Take a look at the message towards the end of the paste that says To enable traceback see: https://pytorch.org/docs/stable/elastic…. You have to annotate your main function with @record to have trainer errors propagate to the launcher process.

When you are running DDP, the trainers are created as child process of the launcher. When these child processes fail with an error (exception) by default the parent process (launcher) only knows about the exit code and not the full trace info (you can’t “try-catch” exceptions between processes). The @record annotation essentially wraps your trainer’s main function with a try-catch-write-the-traceinfo-into-a-file. Then the launcher looks at these trace files and writes and error summary for each rank (if a trace file was written)

1 Like

@Hyeonuk_Woo can you please give example of train.py that does not produce any errors?

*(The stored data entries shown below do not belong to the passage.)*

Background: an optimization exercise with open tools, aiming at small area, a short achievable clock period and few clock cycles per item. Do not read the settings as production practice.
Function was checked by simulation only, so behaviour that the tests miss may differ from the original.
No activity file was given, so power comes from the tool's default toggle rates.

<file path="flow/config.mk">
export PLATFORM = sky130hd
export DESIGN_NAME = bounded_ordered_list_engine
export DESIGN_NICKNAME = bounded_ordered_list_engine
export VERILOG_FILES = /design/flow/design.v
export SDC_FILE = /design/flow/constraint.sdc
export NUM_CORES = 4
export LEC_CHECK = 0
export CAP_MARGIN = 20
export CORE_MARGIN = 2
export CORE_UTILIZATION = 40
export SLEW_MARGIN = 20
</file>
<file path="flow/constraint.sdc">
create_clock -name core_clock -period 5.0 [get_ports {clk_i}]
set_input_delay 1.0000 -clock core_clock [delete_from_list [all_inputs] [get_ports {clk_i}]]
set_output_delay 1.0000 -clock core_clock [all_outputs]
set_load 0.01 [all_outputs]
</file>
<file path="flow/design.v">
`default_nettype none
package bole_pkg;
  localparam int unsigned DataW     = 32;
  localparam int unsigned CntW      = 5;
  localparam int unsigned Depth     = 16;
  localparam int unsigned CmdW      = 3;
  localparam int unsigned StatusW   = 3;
  localparam int unsigned InTdataW  = 72;
  localparam int unsigned OutTdataW = 40;
  localparam int unsigned CapacityDef = 16;
  localparam logic [2:0] CMD_INS_FRONT = 3'd0;
  localparam logic [2:0] CMD_INS_BACK  = 3'd1;
  localparam logic [2:0] CMD_INS_KEY   = 3'd2;
  localparam logic [2:0] CMD_DEL_FRONT = 3'd3;
  localparam logic [2:0] CMD_DEL_BACK  = 3'd4;
  localparam logic [2:0] CMD_LIST      = 3'd5;
  localparam logic [2:0] STAT_DONE  = 3'd0;
  localparam logic [2:0] STAT_EMPTY = 3'd1;
  localparam logic [2:0] STAT_NOKEY = 3'd2;
  localparam logic [2:0] STAT_FULL  = 3'd3;
  localparam logic [2:0] STAT_ELEM  = 3'd4;
endpackage
`default_nettype wire
`default_nettype none
module bole_cell (
  input  wire logic        clk_i,
  input  wire logic        sel_right_i,   
  input  wire logic        sel_value_i,   
  input  wire logic        cmp_en_i,      
  input  wire logic [31:0] right_i,
  input  wire logic [31:0] value_i,
  input  wire logic [31:0] key_i,
  input  wire logic        eq_right_i,    
  input  wire logic        eq_value_i,    
  output logic      [31:0] val_o,
  output logic             eq_o,          
  output logic             match_o
);
  logic [31:0] val_q;
  logic        match_q;
  logic        hold;
  assign hold  = ~(sel_right_i | sel_value_i);
  assign eq_o  = (val_q == key_i);
  assign val_o = val_q;
  assign match_o = match_q;
  always_ff @(posedge clk_i) begin
    val_q <= ({32{hold}} & val_q) | ({32{sel_right_i}} & right_i) |
             ({32{sel_value_i}} & value_i);
  end
  always_ff @(posedge clk_i) begin
    if (cmp_en_i) begin
      match_q <= (hold & eq_o) | (sel_right_i & eq_right_i) | (sel_value_i & eq_value_i);
    end
  end
endmodule
`default_nettype wire
`default_nettype none
import bole_pkg::*;
module bounded_ordered_list_engine #(
  parameter int unsigned CAPACITY = bole_pkg::CapacityDef
) (
  input  wire logic                          clk_i,
  input  wire logic                          rst_ni,
  input  wire logic                          s_axis_tvalid_i,
  output logic                               s_axis_tready_o,
  input  wire logic [bole_pkg::InTdataW-1:0] s_axis_tdata_i,
  output logic                               m_axis_tvalid_o,
  input  wire logic                          m_axis_tready_i,
  output logic      [bole_pkg::OutTdataW-1:0] m_axis_tdata_o,
  output logic                               m_axis_tlast_o
);
  localparam int unsigned N = Depth;
  function automatic logic [N-1:0] fwd(input logic [N-1:0] x);   
    fwd = {x[N-2:0], x[N-1]};
  endfunction
  function automatic logic [N-1:0] bwd(input logic [N-1:0] x);   
    bwd = {x[0], x[N-1:1]};
  endfunction
  logic [N-1:0]      hh_q, tt_q, lp_q, occ_q;
  logic [CntW-1:0]   n_q;
  logic              lact_q;
  logic              cv_q;
  logic [2:0]        cop_q;
  logic [DataW-1:0]  cval_q;
  logic              av_q, alast_q, bv_q, blast_q;
  logic [OutTdataW-1:0] adata_q, bdata_q;
  logic [DataW-1:0]  val   [N];
  logic [N-1:0]      eq, mq, sr, sv;
  logic              eq_v;
  logic go, tready, acc;
  logic [2:0]       in_op;
  logic [DataW-1:0] in_val, in_key;
  assign in_op  = s_axis_tdata_i[2:0];
  assign in_val = s_axis_tdata_i[34:3];
  assign in_key = s_axis_tdata_i[66:35];
  assign go     = cv_q & ~bv_q & ~lact_q;
  assign tready = ~cv_q | (~bv_q & ~lact_q);
  assign acc    = s_axis_tvalid_i & tready;
  assign eq_v   = (cval_q == in_key);
  logic is_front, is_back, is_key, is_dfront, is_dback, is_list;
  logic full, empty, found, ins, del_f, del_b, lst;
  logic [N-1:0] mk, mh, hge, pmh, pmk, bex, binc;
  logic anyh;
  assign is_front  = (cop_q == CMD_INS_FRONT);
  assign is_back   = (cop_q == CMD_INS_BACK);
  assign is_key    = (cop_q == CMD_INS_KEY);
  assign is_dfront = (cop_q == CMD_DEL_FRONT);
  assign is_dback  = (cop_q == CMD_DEL_BACK);
  assign is_list   = (cop_q == CMD_LIST);
  assign full  = n_q[CntW-1];
  assign empty = (n_q == '0);
  assign found = |(mq & occ_q);
  assign ins   = go & ~full & (is_front | is_back | (is_key & found));
  assign del_f = go & ~empty & is_dfront;
  assign del_b = go & ~empty & is_dback;
  assign lst   = go & ~empty & is_list;
  assign mk = is_key ? (mq & occ_q) : (is_front ? hh_q : tt_q);
  always_comb begin
    hge[0] = hh_q[0];
    for (int c = 1; c < N; c++) begin
      hge[c] = hge[c-1] | hh_q[c];
    end
  end
  assign mh   = mk & hge;
  assign anyh = |mh;
  always_comb begin
    pmh[0] = 1'b0;
    pmk[0] = 1'b0;
    for (int c = 1; c < N; c++) begin
      pmh[c] = pmh[c-1] | mh[c-1];
      pmk[c] = pmk[c-1] | mk[c-1];
    end
  end
  assign bex  = (hge & pmh) | (~hge & ({N{anyh}} | pmk));
  assign binc = bex | mk;
  assign sv = {N{ins}} & fwd_rev(mk & ~bex);
  assign sr = {N{ins}} & ~fwd_rev(binc);
  function automatic logic [N-1:0] fwd_rev(input logic [N-1:0] x);   
    fwd_rev = bwd(x);
  endfunction
  for (genvar i = 0; i < N; i++) begin : g_cell
    localparam int unsigned R = (i + 1) % N;
    bole_cell u_cell (
      .clk_i      (clk_i),
      .sel_right_i(sr[i]),
      .sel_value_i(sv[i]),
      .cmp_en_i   (tready),
      .right_i    (val[R]),
      .value_i    (cval_q),
      .key_i      (in_key),
      .eq_right_i (eq[R]),
      .eq_value_i (eq_v),
      .val_o      (val[i]),
      .eq_o       (eq[i]),
      .match_o    (mq[i])
    );
  end
  logic [DataW-1:0] rd;
  logic             lend;
  always_comb begin
    rd = '0;
    for (int c = 0; c < N; c++) begin
      rd = rd | ({DataW{lp_q[c]}} & val[c]);
    end
  end
  assign lend = |(fwd(lp_q) & tt_q);
  logic             push, lstep;
  logic [2:0]       rstat;
  logic [DataW-1:0] relem;
  logic             rlast;
  logic [CntW-1:0]  n_d;
  logic [N-1:0]     hh_d;
  assign lstep = lact_q & ~bv_q;
  assign push  = go | lstep;
  always_comb begin
    n_d = n_q;
    if (ins) n_d = n_q + 1'b1;
    else if (del_f | del_b) n_d = n_q - 1'b1;
  end
  assign hh_d = ins ? bwd(hh_q) : (del_f ? fwd(hh_q) : hh_q);
  always_comb begin
    rstat = STAT_DONE;
    relem = '0;
    rlast = 1'b1;
    if (lact_q) begin
      rstat = STAT_ELEM;
      relem = rd;
      rlast = lend;
    end else begin
      if (is_front | is_back) begin
        if (full) rstat = STAT_FULL;
      end else if (is_key) begin
        if (empty) rstat = STAT_EMPTY;
        else if (!found) rstat = STAT_NOKEY;
        else if (full) rstat = STAT_FULL;
      end else if (is_list) begin
        if (empty) rstat = STAT_EMPTY;
        else begin
          rstat = STAT_ELEM;
          relem = rd;
          rlast = lend;
        end
      end else begin
        if (empty) rstat = STAT_EMPTY;
      end
    end
  end
  always_ff @(posedge clk_i or negedge rst_ni) begin
    if (!rst_ni) begin
      hh_q   <= N'(1);
      tt_q   <= N'(1);
      lp_q   <= N'(1);
      occ_q  <= '0;
      n_q    <= '0;
      lact_q <= 1'b0;
      cv_q   <= 1'b0;
      av_q   <= 1'b0;
      bv_q   <= 1'b0;
    end else begin
      hh_q <= hh_d;
      n_q  <= n_d;
      if (del_b) tt_q <= bwd(tt_q);
      if (ins) occ_q <= occ_q | bwd(hh_q);
      else if (del_f) occ_q <= occ_q & ~hh_q;
      else if (del_b) occ_q <= occ_q & ~bwd(tt_q);
      if ((lst | lstep) & ~lend) begin
        lact_q <= 1'b1;
        lp_q   <= fwd(lp_q);
      end else begin
        if (lstep) lact_q <= 1'b0;
        if (!lact_q || lstep) lp_q <= hh_d;
      end
      if (tready) cv_q <= s_axis_tvalid_i & (in_op <= CMD_LIST);
      if (bv_q) begin
        if (m_axis_tready_i) bv_q <= 1'b0;
      end else if (push) begin
        if (av_q && !m_axis_tready_i) bv_q <= 1'b1;
        else av_q <= 1'b1;
      end else if (m_axis_tready_i) begin
        av_q <= 1'b0;
      end
    end
  end
  always_ff @(posedge clk_i) begin
    if (tready) begin
      cop_q  <= in_op;
      cval_q <= in_val;
    end
    if (bv_q) begin
      if (av_q && m_axis_tready_i) begin
        adata_q <= bdata_q;
        alast_q <= blast_q;
      end
    end else if (push) begin
      if (!av_q || m_axis_tready_i) begin
        adata_q <= {n_d, relem, rstat};
        alast_q <= rlast;
      end else begin
        bdata_q <= {n_d, relem, rstat};
        blast_q <= rlast;
      end
    end
  end
  assign s_axis_tready_o = tready;
  assign m_axis_tvalid_o = av_q;
  assign m_axis_tdata_o  = adata_q;
  assign m_axis_tlast_o  = alast_q;
endmodule
`default_nettype wire
</file>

I tried to just raise an exception and got the following output: *****************************************Setting OMP_NUM_THREADS environment v - Pastebin.com

Where you can see the root exception.

Also, can you try running it with:

LOGLEVEL=INFO python -u -m torch.distributed.run --nnodes=1 --nproc_per_node=gpu train.py ?

1 Like

Have you solved this problem? I encountered the same situation.